**Work item**
Beginning with the line below that contains "is_alu & ir[5];" and ending with the line that contains "assign is_store = ~ir[6] & ~ir[4] & ir[5];", copy every line exactly. Copy nothing else.

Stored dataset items
· · · · ·

Source: an optimization exercise on an open RTL-to-GDS flow (aim: small area). Production flows keep margins and buffers that such runs may drop.
RTL that was checked went through simulation tests only; none was proved equivalent to the original.
Power is estimated from default activity; no workload was simulated.

== the reference run ==
==> flow/design.v <==
`default_nettype none
`default_nettype wire
`default_nettype none
module rv_core (
  input  logic        i_clk,
  input  logic        i_rst,
  input  logic        i_valid_i,
  input  logic        i_valid_d,
  input  logic [31:0] i_data_in_i,
  input  logic [31:0] i_data_in_d,
  output logic [31:0] o_addr_i,
  output logic [31:0] o_addr_d,
  output logic [3:0]  o_we_d,
  output logic        o_rd_d,
  output logic [31:0] o_data_out_d
);
  localparam logic [2:0] S_CLR   = 3'd0;   
  localparam logic [2:0] S_FETCH = 3'd1;   
  localparam logic [2:0] S_EX1   = 3'd2;   
  localparam logic [2:0] S_EX2   = 3'd3;   
  localparam logic [2:0] S_MEMW  = 3'd4;   
  logic [2:0]  st;
  logic [4:0]  ph;
  logic [31:2] ir;
  logic [31:0] pc_q;
  logic [31:0] a_q;
  logic [31:0] d_q;
  logic [4:0]  sh;
  logic        c1;
  logic        c2;
  logic        eqf;
  logic        ltf;
  logic        last;
  logic        ex1;
  logic        ex2;
  logic        memw;
  logic        end_pass;
  logic [2:0] f3;
  logic       is_br;
  logic       is_jal;
  logic       is_jalr;
  logic       is_jump;
  logic       is_alu;
  logic       is_op;
  logic       is_u;
  logic       is_lui;
  logic       is_auipc;
  logic       is_load;
  logic       is_store;
  logic       alu_sh;
  logic       alu_slt;
  logic       alu_sll;
  logic       alu_sra;
  logic       alu_log;
  logic       two_pass;
  logic       final_pass;
  assign f3       = ir[14:12];
  assign is_br    = ir[6] & ~ir[2];
  assign is_jal   = ir[6] & ir[3];
  assign is_jalr  = ir[6] & ir[2] & ~ir[3];
  assign is_jump  = ir[6] & ir[2];
  assign is_alu   = ~ir[6] & ir[4] & ~ir[2];
  assign is_op    = is_alu & ir[5];
  assign is_u     = ~ir[6] & ir[2];
  assign is_lui   = is_u & ir[5];
  assign is_auipc = is_u & ~ir[5];
  assign is_load  = ~ir[6] & ~ir[4] & ~ir[5];
  assign is_store = ~ir[6] & ~ir[4] & ir[5];
  assign alu_sh   = is_alu & (f3[1:0] == 2'b01);
  assign alu_slt  = is_alu & (f3[2:1] == 2'b01);
  assign alu_sll  = alu_sh & ~f3[2];
  assign alu_sra  = alu_sh & f3[2] & ir[30];
  assign alu_log  = is_alu & f3[2] & (f3[1:0] != 2'b01);
  assign two_pass   = is_br | is_load | alu_sh | alu_slt;
  assign ex1        = (st == S_EX1);
  assign ex2        = (st == S_EX2);
  assign memw       = (st == S_MEMW);
  assign end_pass   = (ph == 5'd31);
  assign final_pass = (ex1 & ~two_pass) | ex2;
  logic [4:0]  lo;
  logic        bj;
  logic [31:0] imm;
  logic        immb;
  assign lo = (ir[5] & ~ir[4] & ~ir[2]) ? ir[11:7] : ir[24:20];
  assign bj = is_br | is_jal;
  assign imm[0]     = ~(is_u | bj) & lo[0];
  assign imm[4:1]   = is_u ? 4'd0 : lo[4:1];
  assign imm[10:5]  = is_u ? 6'd0 : ir[30:25];
  assign imm[11]    = ~is_u & (bj ? lo[0] : ir[31]);
  assign imm[19:12] = (is_u | is_jal) ? ir[19:12] : {8{ir[31]}};
  assign imm[31:20] = is_u ? ir[31:20] : {12{ir[31]}};
  assign immb       = imm[ph];
  logic [31:0] rf_out;
  logic        wen;
  logic        wbit;
  logic        rs1b;
  logic        rs2b;
  assign rf_out[0] = 1'b0;
  genvar r;
  generate
    for (r = 1; r < 32; r++) begin : g_rf
      logic [31:0] q;
      always_ff @(posedge i_clk) begin
        q <= {(wen && (ir[11:7] == r)) ? wbit : q[0], q[31:1]};
      end
      assign rf_out[r] = q[0];
    end
  endgenerate
  assign rs1b = rf_out[ir[19:15]];
  assign rs2b = rf_out[ir[24:20]];
  logic pcb;
  logic four;
  logic opb;
  logic inv;
  logic x1;
  logic y1;
  logic cin1;
  logic sum1;
  logic cout1;
  logic x2;
  logic y2;
  logic cin2;
  logic sum2;
  logic taken;
  logic lt;
  logic newpc;
  logic pc_in;
  logic a_in;
  logic d_in;
  logic [4:0] tap;
  logic dtap;
  logic ld_in;
  assign pcb  = pc_q[0];
  assign four = (ph == 5'd2);
  assign opb  = (is_op | is_br) ? rs2b : immb;
  assign inv  = (is_op & (f3 == 3'd0) & ir[30]) | alu_slt | is_br | alu_sll;
  assign x1    = (is_jump | is_auipc) ? pcb : (is_lui | alu_sh) ? 1'b0 : rs1b;
  assign y1    = is_jump ? four : (opb ^ inv);
  assign cin1  = (ph == 5'd0) ? inv : c1;
  assign sum1  = x1 ^ y1 ^ cin1;
  assign cout1 = (x1 & y1) | (x1 & cin1) | (y1 & cin1);
  assign lt = (x1 ^ opb) ? ((is_br ? f3[1] : f3[0]) ? opb : x1) : ~cout1;
  assign taken = (f3[2] ? ltf : eqf) ^ f3[0];
  assign x2    = is_jalr ? rs1b : pcb;
  assign y2    = (is_jump | (is_br & taken)) ? immb : four;
  assign cin2  = (ph == 5'd0) ? 1'b0 : c2;
  assign sum2  = x2 ^ y2 ^ cin2;
  assign newpc = (ph[4:1] != 4'd0) & sum2;
  assign pc_in = (st == S_CLR) ? 1'b0 : final_pass ? newpc : pcb;
  assign a_in  = memw ? a_q[0] : sum1;
  assign tap  = is_load ? {sh[1:0], 3'b000} : sh;
  assign dtap = d_q[tap];
  assign ld_in = f3[1] | (~ph[4] & (f3[0] | ~ph[3]));
  always_comb begin
    if (ex1 & is_store) begin
      if (f3[1]) d_in = rs2b;
      else if (f3[0]) d_in = ph[4] ? d_q[16] : rs2b;
      else d_in = (ph[4] | ph[3]) ? d_q[24] : rs2b;
    end else if (ex1 & is_load) begin
      d_in = 1'b0;
    end else if (ex1 & alu_sh) begin
      d_in = ~alu_sll & rs1b;
    end else if (ex2 & alu_sh) begin
      d_in = alu_sll ? rs1b : (alu_sra & d_q[31]);
    end else begin
      d_in = d_q[0];
    end
  end
  always_comb begin
    wen  = 1'b0;
    wbit = sum1;
    if (ex1) begin
      wen  = ~two_pass & ~is_store & ~is_br;
      wbit = alu_log ? (f3[1] ? (f3[0] ? (rs1b & opb) : (rs1b | opb)) : (rs1b ^ opb)) : sum1;
    end else if (ex2) begin
      wen = ~is_br;
      if (is_load) wbit = ld_in ? dtap : (~f3[2] & last);
      else if (alu_slt) wbit = (ph == 5'd0) & ltf;
      else wbit = (alu_sll & (sh == 5'd0)) ? rs1b : dtap;
    end
  end
  logic en;
  logic [2:0] st_nx;
  assign en = i_valid_i & i_valid_d;
  always_comb begin
    st_nx = st;
    case (st)
      S_CLR, S_FETCH: st_nx = i_valid_i ? S_EX1 : S_FETCH;
      S_EX1: begin
        if (is_load) st_nx = i_valid_d ? S_EX2 : S_MEMW;
        else if (is_store) st_nx = en ? S_EX1 : S_MEMW;
        else if (two_pass) st_nx = S_EX2;
        else st_nx = i_valid_i ? S_EX1 : S_FETCH;
      end
      S_MEMW: begin
        if (is_load) st_nx = i_valid_d ? S_EX2 : S_MEMW;
        else st_nx = en ? S_EX1 : S_MEMW;
      end
      default: st_nx = i_valid_i ? S_EX1 : S_FETCH;
    endcase
  end
  always_ff @(posedge i_clk) begin
    if (i_rst) begin
      st <= S_CLR;
      ph <= 5'd0;
    end else begin
      ph <= ph + 5'd1;
      if (end_pass) st <= st_nx;
    end
  end
  always_ff @(posedge i_clk) begin
    if (end_pass && (st_nx == S_EX1)) ir <= i_data_in_i[31:2];
  end
  always_ff @(posedge i_clk) begin
    pc_q <= {pc_in, pc_q[31:1]};
    a_q  <= {a_in, a_q[31:1]};
    d_q  <= {d_in, d_q[31:1]} | ({32{end_pass & is_load & i_valid_d}} & i_data_in_d);
    c1   <= cout1;
    c2   <= (x2 & y2) | (x2 & cin2) | (y2 & cin2);
    last <= wbit;
    if (ex1 && (ph < 5'd5)) sh <= {sum1, sh[4:1]};
    if (ex1) eqf <= ((ph == 5'd0) | eqf) & ~(x1 ^ opb);
    if (ex1 && end_pass) ltf <= lt;
  end
  logic mem_st;
  assign mem_st = end_pass & is_store & (ex1 | memw);
  assign o_addr_i     = {pc_in, pc_q[31:3], 2'b00};
  assign o_addr_d     = {a_in, a_q[31:1]};
  assign o_data_out_d = {d_in, d_q[31:1]};
  assign o_rd_d       = end_pass & is_load & (ex1 | memw);
  always_comb begin
    o_we_d = 4'b0000;
    if (mem_st) begin
      if (f3[1]) o_we_d = 4'b1111;
      else if (f3[0]) o_we_d = a_q[2] ? 4'b1100 : 4'b0011;
      else o_we_d = 4'b0001 << a_q[2:1];
    end
  end
endmodule
`default_nettype wire
clock: 7.0 ns
lec_check: 0
cap_margin: 20
core_margin: 2
core_utilization: 70
place_density: 0.85
slew_margin: 20
standard.sh (not shown) runs the stock make flow with config.mk's settings and CLKGATE_MAP_FILE= SYNTH_SCRIPT=/design/flow/synth_recipe.tcl, a recipe that flattens the netlist after the stock synthesis.
==> flow/flow/run.sh <==
#!/bin/bash
# Standard ORFS layout, with small port buffers and a clock tree of small
# buffers without dummy loads. Each tool's output goes to a log file here.
set -euo pipefail
export BUFFER_PORTS_ARGS="-buffer_cell sky130_fd_sc_hd__buf_1"
export CTS_ARGS="-sink_clustering_enable -repair_clock_nets -dont_use_dummy_load -buf_list sky130_fd_sc_hd__clkbuf_8 -sink_clustering_size 19 -sink_clustering_max_diameter 100"
bash standard.sh synth > log_synth.txt 2>&1
bash standard.sh finish > log_finish.txt 2>&1
Input-level comparison between the trial run and the reference run:
diff --git a/flow/design.v b/flow/design.v
--- a/flow/design.v
+++ b/flow/design.v
@@ -93,18 +93,24 @@
   logic [31:0] rf_out;
   logic        wen;
   logic        wbit;
   logic        rs1b;
   logic        rs2b;
   assign rf_out[0] = 1'b0;
+  logic [3:0] wlo;
+  logic [7:0] whi;
+  always_comb begin
+    for (int i = 0; i < 4; i++) wlo[i] = wen & (ir[8:7] == i[1:0]);
+    for (int i = 0; i < 8; i++) whi[i] = (ir[11:9] == i[2:0]);
+  end
   genvar r;
   generate
     for (r = 1; r < 32; r++) begin : g_rf
       logic [31:0] q;
       always_ff @(posedge i_clk) begin
-        q <= {(wen && (ir[11:7] == r)) ? wbit : q[0], q[31:1]};
+        q <= {(wlo[r % 4] & whi[r / 4]) ? wbit : q[0], q[31:1]};
       end
       assign rf_out[r] = q[0];
     end
   endgenerate
   assign rs1b = rf_out[ir[19:15]];
   assign rs2b = rf_out[ir[24:20]];
@@ -133,13 +139,13 @@
   assign pcb  = pc_q[0];
   assign four = (ph == 5'd2);
   assign opb  = (is_op | is_br) ? rs2b : immb;
   assign inv  = (is_op & (f3 == 3'd0) & ir[30]) | alu_slt | is_br | alu_sll;
   assign x1    = (is_jump | is_auipc) ? pcb : (is_lui | alu_sh) ? 1'b0 : rs1b;
   assign y1    = is_jump ? four : (opb ^ inv);
-  assign cin1  = (ph == 5'd0) ? inv : c1;
+  assign cin1  = alu_log ? (f3[1] & ~f3[0]) : (ph == 5'd0) ? inv : c1;
   assign sum1  = x1 ^ y1 ^ cin1;
   assign cout1 = (x1 & y1) | (x1 & cin1) | (y1 & cin1);
   assign lt = (x1 ^ opb) ? ((is_br ? f3[1] : f3[0]) ? opb : x1) : ~cout1;
   assign taken = (f3[2] ? ltf : eqf) ^ f3[0];
   assign x2    = is_jalr ? rs1b : pcb;
   assign y2    = (is_jump | (is_br & taken)) ? immb : four;
@@ -168,13 +174,13 @@
   end
   always_comb begin
     wen  = 1'b0;
     wbit = sum1;
     if (ex1) begin
       wen  = ~two_pass & ~is_store & ~is_br;
-      wbit = alu_log ? (f3[1] ? (f3[0] ? (rs1b & opb) : (rs1b | opb)) : (rs1b ^ opb)) : sum1;
+      wbit = (alu_log & f3[1]) ? cout1 : sum1;
     end else if (ex2) begin
       wen = ~is_br;
       if (is_load) wbit = ld_in ? dtap : (~f3[2] & last);
       else if (alu_slt) wbit = (ph == 5'd0) & ltf;
       else wbit = (alu_sll & (sh == 5'd0)) ? rs1b : dtap;
     end
==> comparison <==
- Taking the reference run as the reference, in the trial run clock skew has increased; top-level I/O count now sits at about the same level; wire length of the first global-routing pass now sits lower; smallest hold slack fell 0.0094 ns; wire length held.
- In the tables for the trial run and the reference run, clock power share reads higher with the trial run.
- In the metrics for the trial run and the reference run, the one carrying the higher area of the mapped netlist is the reference run.
- On combinational share of power, the reference run tracks the trial run almost exactly.
- Higher proportion of layout cells with a drive suffix above 1 among the trial run and the reference run: the reference run
For the reference run, only the layout was checked, not whether the RTL still works.

==> re-timing with driven ports <==
Ports are ideal in the flow. The routed layouts listed here were re-timed in OpenROAD.
Step 1 (the two cells are an assumption about what drives the block):
set clk [get_ports {i_clk}]
set_driving_cell -lib_cell sky130_fd_sc_hd__clkbuf_16 $clk
set_driving_cell -lib_cell sky130_fd_sc_hd__buf_2 [delete_from_list [all_inputs] $clk]
Step 2 times the ports against the registers' clock, not the clock port: input delays grow and output delays shrink by t, the midpoint of the rising clock arrivals with the driver on.
a / b / c = no drivers / after step 1 / after step 2; a / b = the first two.
run	t, ns	slack for setup (ns)	worst hold slack (ns)	worst setup path after step 2
the reference run	0.675	0.860 / 0.805 / 1.480	0.305 / 0.305 / 0.305	register to output
the trial run	0.673	1.115 / 1.065 / 1.738	0.295 / 0.295 / 0.295	register to output
After both steps setup and hold are still met in every run listed.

· · · · ·

**Answer space**
  assign is_op    = is_alu & ir[5];
  assign is_u     = ~ir[6] & ir[2];
  assign is_lui   = is_u & ir[5];
  assign is_auipc = is_u & ~ir[5];
  assign is_load  = ~ir[6] & ~ir[4] & ~ir[5];
  assign is_store = ~ir[6] & ~ir[4] & ir[5];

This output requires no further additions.